I heard somewhere that we all have the ability to make people feel the way we were made to feel when we were growing up. It stuck with me.
I went down a spiral of wondering how easy it is for some people to make me feel safe, heard, loved, appreciated, respected, and on the other hand for others to make me feel insecure, worthless, put down, guilty, a nuisance.
What I had always thought of as being a ‘vibe’ that someone has, I now think is a remnant, a mirror reflection of their childhood. The mood and feeling we find easy to recreate around us is the one that we’ve been the most familiar with when we were young: and it’s not always good.
Any upbringing will be imperfect, but it’s imperfect in important ways. There’s these fine lines somewhere between being an innocent child, an unaware teenager and then a proper adult where we move towards increased responsibility for the people we are.
The act of growing up for me has very much been the act of recognising who I am: what states of being I find natural, familiar and normal and questioning whether they really should be that way. Undoing damage is necessary, because otherwise, it just turns into abuse that keeps on giving.

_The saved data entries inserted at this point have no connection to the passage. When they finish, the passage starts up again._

### src/rtl/alu_result_stage_if.sv
// Handshake bundle between the Alu, the result stage and writeback.
// The stage uses the slave view; the Alu/writeback side uses master.
interface alu_result_stage_if #(
   parameter int WORD_WIDTH    = 32,
   parameter int REG_IDX_WIDTH = 4,
   parameter int FLAGS_WIDTH   = 4
);
   logic                     in_valid;
   logic                     in_ready;
   logic [WORD_WIDTH-1:0]    in_result;
   logic [FLAGS_WIDTH-1:0]   in_flags;
   logic                     in_update_flags;
   logic                     in_write_reg;
   logic [REG_IDX_WIDTH-1:0] in_dest_reg;
   logic [FLAGS_WIDTH-1:0]   cur_flags;
   logic                     out_valid;
   logic                     out_ready;
   logic [WORD_WIDTH-1:0]    out_result;
   logic                     out_write_reg;
   logic [REG_IDX_WIDTH-1:0] out_dest_reg;

   modport slave (
      input  in_valid,
      input  in_result,
      input  in_flags,
      input  in_update_flags,
      input  in_write_reg,
      input  in_dest_reg,
      input  out_ready,
      output in_ready,
      output cur_flags,
      output out_valid,
      output out_result,
      output out_write_reg,
      output out_dest_reg
   );

   modport master (
      output in_valid,
      output in_result,
      output in_flags,
      output in_update_flags,
      output in_write_reg,
      output in_dest_reg,
      output out_ready,
      input  in_ready,
      input  cur_flags,
      input  out_valid,
      input  out_result,
      input  out_write_reg,
      input  out_dest_reg
   );
endinterface

### src/rtl/alu_result_stage.sv
// Alu result stage: 2-entry main/skid buffer with valid/ready on both
// sides, plus the architectural N,V,Z,C flags register fed back to the Alu.
module alu_result_stage #(
   parameter int WORD_WIDTH    = 32,
   parameter int REG_IDX_WIDTH = 4,
   parameter int FLAGS_WIDTH   = 4
) (
   input logic clk,
   input logic rst,
   input logic flush,
   alu_result_stage_if.slave bus
);
   localparam int BEAT_W = WORD_WIDTH + REG_IDX_WIDTH + 1;

   logic              main_valid_q, main_valid_d;
   logic              skid_valid_q, skid_valid_d;
   logic [BEAT_W-1:0] main_beat_q, main_beat_d;
   logic [BEAT_W-1:0] skid_beat_q, skid_beat_d;
   logic [FLAGS_WIDTH-1:0] flags_q, flags_d;
   logic [BEAT_W-1:0] in_beat;
   logic              in_ready;
   logic              out_valid;
   logic              accept;
   logic              drain;

   assign in_beat = {bus.in_write_reg, bus.in_dest_reg, bus.in_result};

   // in_ready depends only on registered skid state, never on out_ready
   assign in_ready  = !skid_valid_q && !rst && !flush;
   assign out_valid = main_valid_q && !rst;
   assign accept    = bus.in_valid && in_ready;
   assign drain     = out_valid && bus.out_ready;

   assign bus.in_ready  = in_ready;
   assign bus.out_valid = out_valid;
   assign bus.cur_flags = rst ? '0 : flags_q;
   assign {bus.out_write_reg, bus.out_dest_reg, bus.out_result} =
      out_valid ? main_beat_q : '0;

   always_comb begin
      main_valid_d = main_valid_q;
      skid_valid_d = skid_valid_q;
      main_beat_d  = main_beat_q;
      skid_beat_d  = skid_beat_q;
      flags_d      = flags_q;
      if (accept && bus.in_update_flags) begin
         flags_d = bus.in_flags;
      end
      if (flush) begin
         main_valid_d = 1'b0;
         skid_valid_d = 1'b0;
      end else if (!main_valid_q) begin
         if (accept) begin
            main_valid_d = 1'b1;
            main_beat_d  = in_beat;
         end
      end else if (!skid_valid_q) begin
         if (drain && accept) begin
            main_beat_d = in_beat;
         end else if (drain) begin
            main_valid_d = 1'b0;
         end else if (accept) begin
            skid_valid_d = 1'b1;
            skid_beat_d  = in_beat;
         end
      end else if (drain) begin
         main_beat_d  = skid_beat_q;
         skid_valid_d = 1'b0;
      end
   end

   always_ff @(posedge clk) begin
      if (rst) begin
         main_valid_q <= 1'b0;
         skid_valid_q <= 1'b0;
         main_beat_q  <= '0;
         skid_beat_q  <= '0;
         flags_q      <= '0;
      end else begin
         main_valid_q <= main_valid_d;
         skid_valid_q <= skid_valid_d;
         main_beat_q  <= main_beat_d;
         skid_beat_q  <= skid_beat_d;
         flags_q      <= flags_d;
      end
   end
endmodule

### src/flat_wrapper.sv
// flat-port wrapper written by rule: the top's interface ports become plain ports
module alu_result_stage_flat 
#(
   parameter int WORD_WIDTH    = 32,
   parameter int REG_IDX_WIDTH = 4,
   parameter int FLAGS_WIDTH   = 4
)
  (clk, rst, flush, bus_in_valid, bus_in_result, bus_in_flags, bus_in_update_flags, bus_in_write_reg, bus_in_dest_reg, bus_out_ready, bus_in_ready, bus_cur_flags, bus_out_valid, bus_out_result, bus_out_write_reg, bus_out_dest_reg);
  alu_result_stage_if #(.WORD_WIDTH(WORD_WIDTH), .REG_IDX_WIDTH(REG_IDX_WIDTH), .FLAGS_WIDTH(FLAGS_WIDTH)) bus_i ();
  input logic clk;
  input logic rst;
  input logic flush;
  input wire logic [$bits(bus_i.in_valid)-1:0] bus_in_valid;
  input wire logic [$bits(bus_i.in_result)-1:0] bus_in_result;
  input wire logic [$bits(bus_i.in_flags)-1:0] bus_in_flags;
  input wire logic [$bits(bus_i.in_update_flags)-1:0] bus_in_update_flags;
  input wire logic [$bits(bus_i.in_write_reg)-1:0] bus_in_write_reg;
  input wire logic [$bits(bus_i.in_dest_reg)-1:0] bus_in_dest_reg;
  input wire logic [$bits(bus_i.out_ready)-1:0] bus_out_ready;
  output wire logic [$bits(bus_i.in_ready)-1:0] bus_in_ready;
  output wire logic [$bits(bus_i.cur_flags)-1:0] bus_cur_flags;
  output wire logic [$bits(bus_i.out_valid)-1:0] bus_out_valid;
  output wire logic [$bits(bus_i.out_result)-1:0] bus_out_result;
  output wire logic [$bits(bus_i.out_write_reg)-1:0] bus_out_write_reg;
  output wire logic [$bits(bus_i.out_dest_reg)-1:0] bus_out_dest_reg;
  assign bus_i.in_valid = bus_in_valid;
  assign bus_i.in_result = bus_in_result;
  assign bus_i.in_flags = bus_in_flags;
  assign bus_i.in_update_flags = bus_in_update_flags;
  assign bus_i.in_write_reg = bus_in_write_reg;
  assign bus_i.in_dest_reg = bus_in_dest_reg;
  assign bus_i.out_ready = bus_out_ready;
  assign bus_in_ready = bus_i.in_ready;
  assign bus_cur_flags = bus_i.cur_flags;
  assign bus_out_valid = bus_i.out_valid;
  assign bus_out_result = bus_i.out_result;
  assign bus_out_write_reg = bus_i.out_write_reg;
  assign bus_out_dest_reg = bus_i.out_dest_reg;
  alu_result_stage #(.WORD_WIDTH(WORD_WIDTH), .REG_IDX_WIDTH(REG_IDX_WIDTH), .FLAGS_WIDTH(FLAGS_WIDTH)) u_core (.clk(clk), .rst(rst), .flush(flush), .bus(bus_i));
endmodule
### config.mk
export PLATFORM = sky130hd
export DESIGN_NAME = alu_result_stage_flat
export DESIGN_NICKNAME = d
export VERILOG_FILES = /design/src/rtl/alu_result_stage_if.sv /design/src/rtl/alu_result_stage.sv /design/src/flat_wrapper.sv
export SDC_FILE = /design/constraint.sdc
export NUM_CORES = 1
export LEC_CHECK = 0
export CORE_MARGIN = 4
export CORE_UTILIZATION = 30
export CTS_CLUSTER_DIAMETER = 150
export DETAILED_ROUTE_END_ITERATION = 6
export PLACE_DENSITY_LB_ADDON = 0.25
export REMOVE_ABC_BUFFERS = 1
export SLEW_MARGIN = 20
export SYNTH_ARGS = -nofsm -noshare
export SYNTH_HDL_FRONTEND = slang
export SYNTH_SLANG_ARGS = --single-unit
### constraint.sdc
create_clock -name clk -period 2 [get_ports clk]
set_input_delay 0.4 -clock clk [delete_from_list [all_inputs] [get_ports clk]]
set_output_delay 0.4 -clock clk [all_outputs]
set_load 0.05 [all_outputs]
==> results.ini, run 1 <==
[sta]
drv_slew = 0
fmax_mhz = 527
period_share_pct = 94.8
setup_viol = 0
rsz0062_at_grt = false
min_period_ns = 1.90
worstMarginPinSlew_ns = 0.385
clock_skew_ns = 0.00654
hold_viol_final = 0
maxSlewHeadroom_pct = 74.3
setup_slack_ns = 0.103
whs_ns = 0.474

[grt]
use_met2_pct = 25.6
grt_first_pass_wirelength_mm = 19.4
grt_use_met1_pct = 21.9
use_met3_pct = 3.89
grt_start_max_net_pins = 42
grt_overflow = 0
grt_usage_pct = 16.1
grt_pass1_vias = 3822
busiest_layer = met2
antenna_found_initial = 0

[critical_path]
reg2reg_from = u_core.main_valid_q
cp_top_family = buffers and inverters
path_cells = clkdlybuf4s50_1 -> or2_2 -> nor2_1 -> buf_12
cp-end-kind = primary output
rrSetupSlack_ns = 0.42
start_kind = input port
crit_buf_inv = 2
path_max_fanout = 3
slowest_delay_ns = 0.43
crit_start = flush
slowest_stage = clkdlybuf4s50_1
crit_arrival_ns = 1.50
critical_path_class = in -> out
critPathRequiredTime_ns = 1.60

[routing]
vias_per_cell = 5.34
ant_nets = 0
avgRoutedWirePerCell_um = 16.7
drc = 0
drt_iter0_drc = 318
vias = 3827
dr.pass1.iters = 5
wl_mm = 12.0

[clock_network]
cts_root_buf = clkbuf_16
htree_levels = 3
post_cts_buffers = 0
path_clk_slew_ns = 0.06
clk_latency_ns = 0.33
cts_resized = 0
clockBufferDepth = 2
cts.sinks = 80
cts_tree = done
cts_buffers = 9
postCtsHoldBufs = 0

[floorplan]
placementRows = 41
io_pins = 90
die_w_um = 123
core_mm2 = 0.0128
die_area_mm2 = 0.0151
initial_core_util_pct = 31.1
fp.dieH_um = 123

[layout]
multiInputGateArea_mm2 = 0.00209
area_growth_pct = 45.9
drive_gt1_share_pct = 24.2
n_fill_cell = 1173
insertedDiodeCount = 0
regArea_mm2 = 0.00160
nNetsFinal = 587

[pwr]
p_int_mw = 2.86
power.share.clock_pct = 43.7
seqPwrFrac_pct = 43.5
switching_share_pct = 25.0
p_leak_nw = 1.98
switching_power_uw = 956
comb_power_share_pct = 12.8
power_density_mw_per_mm2 = 660
ir_drop_mv = 0.469

[outcome]
outcome = completed

[min_path]
min_from = u_core.flags_q[3]
hold_class = reg -> reg

[placed_design]
pre_cts_ws_ns = 0.00419
dp_hpwl_mm = 8.02
globalplace.congestion = 0.693
io_buffer_count = 89

[synth]
netlist_instances = 468
ys_seq_area_share_pct = 40.4
post_synth.cell_area_avg_um2 = 8.48
synthesis.area_mm2 = 0.00397
synth.distinct_cells = 24
synth_warnings = 0
ys_seq_elements = 80

[run]
drv_cap = 0

==> per-stage QoR <==
stage | power, mW | utilization [%] | setup TNS [ns] | cells | cell area (µm²)
final | 3.82 | 45.3 | 0 | 717 | 5790
after global routing | 3.97 | 45.3 | 0 | 717 | 5790
after CTS | 3.84 | 45.3 | 0 | 717 | 5790
after detailed placement | 2.18 | 42.9 | 0 | 701 | 5480
after global placement | 2.17 | 42.9 | 0 | 701 | 5480
after floorplan | 1.90 | - | -157.24 | 410 | 3660
==> worst min-delay path: stages (launching register included) <==
cell	delay [ns]
dfxtp_1	0.30
o21ai_0	0.06
a21oi_1	0.06
==> synth_stat cells <==
cell | count | area (µm²)
nand2b_1 | 2 | 12.5
clkbuf_1 | 31 | 116
buf_1 | 3 | 11.3
mux2_4 | 1 | 15.0
and2_1 | 37 | 231
nand2_1 | 38 | 143
nand3_1 | 78 | 390
a21oi_1 | 43 | 215
buf_6 | 9 | 101
or4b_4 | 1 | 13.8
inv_1 | 2 | 7.51
nor2_1 | 2 | 7.51
nor4b_2 | 1 | 15.0
dfxtp_1 | 80 | 1600
a311oi_2 | 30 | 450
o21ai_0 | 35 | 175
and3_1 | 1 | 6.26
nor2b_1 | 6 | 37.5
a311oi_1 | 7 | 61.3
a31oi_1 | 37 | 231
or2_2 | 1 | 6.26
buf_2 | 15 | 75.1
a211oi_1 | 1 | 7.51
o21ai_1 | 7 | 35.0
==> routing by layer <==
metal	share of wire (%)	wire length, µm	vias to the layer above
met5	0	0	-
met3	5.9	710	15
met4	1.2	148	0
li1	-	-	1865
met1	45	5340	1839
met2	48	5790	108
==> cells in the final DEF (no fill, tap or decap), drive strengths merged, types with 10 or more instances in the layout <==
master,n
and2,37
dfxtp,80
nand3,78
buf,74
clkbuf,10
a311oi,37
a31oi,37
a21oi,43
o21ai,42
nand2,38
clkdlybuf4s50,45
==> sequential cells by signal (all words and copies together), names as in the netlist <==
name                 flops
u_core.skid_beat_q      37
u_core.flags_q           4
u_core.main_valid_q      1
u_core.main_beat_q      37
u_core.skid_valid_q      1
==> cell type report <==
| cell class | instances | share of cell area [%] |
|---|---|---|
| repair buffers | 119 | 27.1 |
| multi-input cells | 328 | 36.0 |
| well taps | 172 | 3.72 |
| flip-flops and latches | 80 | 27.7 |
| clock buffers | 10 | 4.13 |
| clock inverters | 6 | 1.17 |
| inverters | 2 | 0.130 |
==> final timing paths <==
check	cells past startpoint	end
worst max-delay path	4	bus_in_ready
worst min-delay path	2	u_core.flags_q[3]
worst max register to register	5	u_core.main_beat_q[35]
worst min register to register	2	u_core.flags_q[3]
==> power by group through the flow <==
stage / Combinational (mW) / Sequential (mW) / Clock [mW]
2_1_floorplan: 0.200 / 1.70 / 0
3_3_place_gp: 0.477 / 1.70 / 0
3_5_place_dp: 0.485 / 1.70 / 0
4_1_cts: 0.487 / 1.66 / 1.69
5_1_grt: 0.524 / 1.67 / 1.78
6_report: 0.489 / 1.66 / 1.67
==> cells by family (layout without fill, tap and decap cells) <==
family / count (synthesis) / after routing / synth area share (%)
AOI/OAI and AO/OA: 160 / 160 / 29.6
and+or+nand+nor: 167 / 167 / 21.8
muxes: 1 / 1 / 0.378
buffers and inverters: 60 / 137 / 7.85
DFF: 80 / 80 / 40.4
Power figures use the tool's default switching activity.
==> run 2, diff against run 1 <==
CORE_MARGIN = not set   (was 4)
==> run 2 against run 1 <==
Against the previous run: sequential power barely moved; final area down 1.7%; combinational power down 3%; non-clock buffer count fell by 5; clock power fell by 8%; clock-buffer cell count shrank 1; fmax fell by 1.9%; clock skew up 0.0012 ns; largest power group is now registers; utilization down 0.75 points; critical path type unchanged; setup slack got worse by 0.037 ns; total power fell by 3.7%; via count decreased by 0.34%.
==> results.ini, run 2 (synthesis gave the netlist of run 1 again) <==
[critical_path]
critical_path_class = in -> out
rr_worst_depth = 5  ; unchanged
r2r-end = u_core.skid_beat_q[24]
slowest_delay_ns = 0.45  ; +0.02 ns
rrSetupSlack_ns = 0.29  ; -0.13 ns
critPathRequiredTime_ns = 1.60  ; about the same
crit_start = flush
start_kind = input port
path_max_fanout = 3  ; unchanged
path_cells = clkdlybuf4s50_1 -> or2_2 -> nor2_1 -> buf_12
cp-end-kind = primary output
slowest_stage = clkdlybuf4s50_1
reg2reg_from = u_core.main_valid_q
crit_arrival_ns = 1.53  ; +0.03 ns

[min_path]
min_from = rst
hold_depth = 2  ; unchanged
min_to = u_core.flags_q[1]
hold_class = in -> reg

[sta]
rsz0062_at_grt = false
worstMarginPinSlew_ns = 0.647  ; +0.262 ns
fmax_mhz = 517  ; -1.9%
whs_ns = 0.397  ; -0.0777 ns
drv_slew = 0  ; unchanged
hold_viol_final = 0  ; unchanged
setup_viol = 0  ; unchanged
clock_skew_ns = 0.00771  ; +0.00117 ns
period_share_pct = 96.7  ; +1.9 points
maxSlewHeadroom_pct = 56.9  ; -17 points
min_period_ns = 1.93  ; +0.0375 ns

[layout]
postLayoutCellArea_mm2 = 0.00569  ; -1.7%
area_growth_pct = 43.5
regArea_mm2 = 0.00160  ; unchanged
insertedDiodeCount = 0  ; unchanged
top_regs = u_core.main_beat_q x37, u_core.skid_beat_q x37, u_core.flags_q x4
drive_gt1_share_pct = 23.5  ; -0.70 points
final_cell_count_no_fill = 712  ; -0.70%
nNetsFinal = 582  ; -0.85%
n_fill_cell = 1220  ; +4.0%
multiInputGateArea_mm2 = 0.00209  ; +0.24%
final_cell_mix = nand3_1 (78), dfxtp_1 (78), clkdlybuf4s50_1 (45)

[clock_network]
clockBufferDepth = 2  ; unchanged
path_clk_slew_ns = 0.06  ; about the same
cts_resized = 0  ; unchanged
htree_levels = 3  ; unchanged
cts_root_buf = clkbuf_16
cts.sinks = 80  ; unchanged
postCtsHoldBufs = 0  ; unchanged
clk_latency_ns = 0.33  ; about the same
cts_tree = done
cts_buffers = 9  ; unchanged
post_cts_buffers = 0  ; unchanged

[run]
drv_cap = 0  ; unchanged

[grt]
grt_usage_pct = 17.2  ; +1.1 points
grt_pass1_vias = 3529  ; -7.7%
antenna_found_initial = 0  ; unchanged
grt_overflow = 0  ; unchanged
grt_start_max_net_pins = 75  ; +79%
grt_first_pass_wirelength_mm = 18.4  ; -5.3%

[pwr]
switching_share_pct = 26.6  ; +1.6 points
power.share.clock_pct = 41.9  ; -1.8 points
switching_power_uw = 978  ; +2.4%
ir_drop_mv = 0.505  ; +7.8%
p_int_mw = 2.70  ; -5.8%
seqPwrFrac_pct = 45.2  ; +1.7 points
power_density_mw_per_mm2 = 646  ; -2.1%
p_leak_nw = 1.92  ; -3.1%
comb_power_share_pct = 12.9  ; about the same

[floorplan]
initial_core_util_pct = 31.1  ; unchanged
fp.dieH_um = 117  ; -4.9%
die_w_um = 117  ; -4.9%
placementRows = 41  ; unchanged
core_mm2 = 0.0128  ; unchanged
die_area_mm2 = 0.0137  ; -9.5%
io_pins = 90  ; unchanged

[placed_design]
globalplace.congestion = 0.691  ; -0.30%
io_buffer_count = 89  ; unchanged
dp_hpwl_mm = 7.30  ; -9.0%
place_area_mm2 = 0.00541  ; -1.3%
dp_cells = 696  ; -0.71%

[routing]
dr.pass1.iters = 5  ; unchanged
vias = 3814  ; -0.34%
ant_nets = 0  ; unchanged
avgRoutedWirePerCell_um = 16.1  ; -3.4%
drc = 0  ; unchanged
drt_iter0_drc = 315  ; -0.94%
vias_per_cell = 5.36  ; +0.36%
wl_mm = 11.5  ; -4.1%

[outcome]
outcome = completed

==> run 2: cell count changes in the layout (fill, tap and decap cells not counted), sizes merged <==
cell	before	now
buf	74	69
clkinvlp	2	5
clkinv	2	0
bufinv	1	0
clkbuf	10	9
inv	3	4
==> run 2: worst max-delay path by stage <==
stage	endpoint	cells after the start
final	bus_in_ready	4
after global routing	bus_in_ready	4
after CTS	bus_in_ready	4
after detailed placement	u_core.skid_beat_q[34]	5
after global placement	u_core.skid_beat_q[32]	5
after floorplan	u_core.main_beat_q[10]	3
==> run 2: through the flow <==
stage               TNS, ns  power [mW]  util, %  setup WS [ns]
detailed placement    -1.62        2.17     42.4        -0.0925
floorplan           -157.24        1.90        -          -1.67
CTS                       0        3.71     44.6         0.0620
finish                    0        3.68     44.6         0.0660
global placement     -0.409        2.16     42.4        -0.0609
global route              0        3.82     44.6         0.0171
==> run 2: worst max-delay path: cells and delay by family <==
kind                   cells  cell delay, ns
AND/OR/NAND/NOR            2            0.51
buffers and inverters      2            0.62
==> run 2: layer usage <==
layer / share of wire, % / wire (µm) / global-route usage (%)
met3: 7.1 / 817 / 4.22
met2: 45 / 5140 / 26.3
met1: 47 / 5410 / 24.0
met5: 0 / 0 / 0
met4: 1.2 / 134 / 4.81
==> run 2: final cells by class <==
cell class              instances  area share (%)
multi-input cells             328            36.7
flip-flops and latches         80            28.2
repair buffers                114            26.2
clock buffers                   9            3.96
well taps                     172            3.78
clock inverters                 7           0.967
inverters                       2           0.132
==> run 2: power by group through the flow <==
| stage | Clock (mW) | Sequential, mW | Combinational (mW) |
|---|---|---|---|
| finish | 1.54 | 1.66 | 0.475 |
| global route | 1.65 | 1.67 | 0.510 |
| CTS | 1.57 | 1.66 | 0.476 |
| detailed placement | 0 | 1.70 | 0.474 |
| global placement | 0 | 1.70 | 0.466 |
| floorplan | 0 | 1.70 | 0.200 |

The voice of our caregivers can become a main protagonist in our mind. It’s living our life. We internalise that familiar voice, attitude, way of viewing the world and, most importantly: ourselves and hear it broadcasted into our mind forever. What would we feel if the voice wasn’t in our head, but sitting next to us on the couch, eating dinner with us on the table, sitting next to us on the bus? How fast would we walk up and go away, and why don’t we do that now?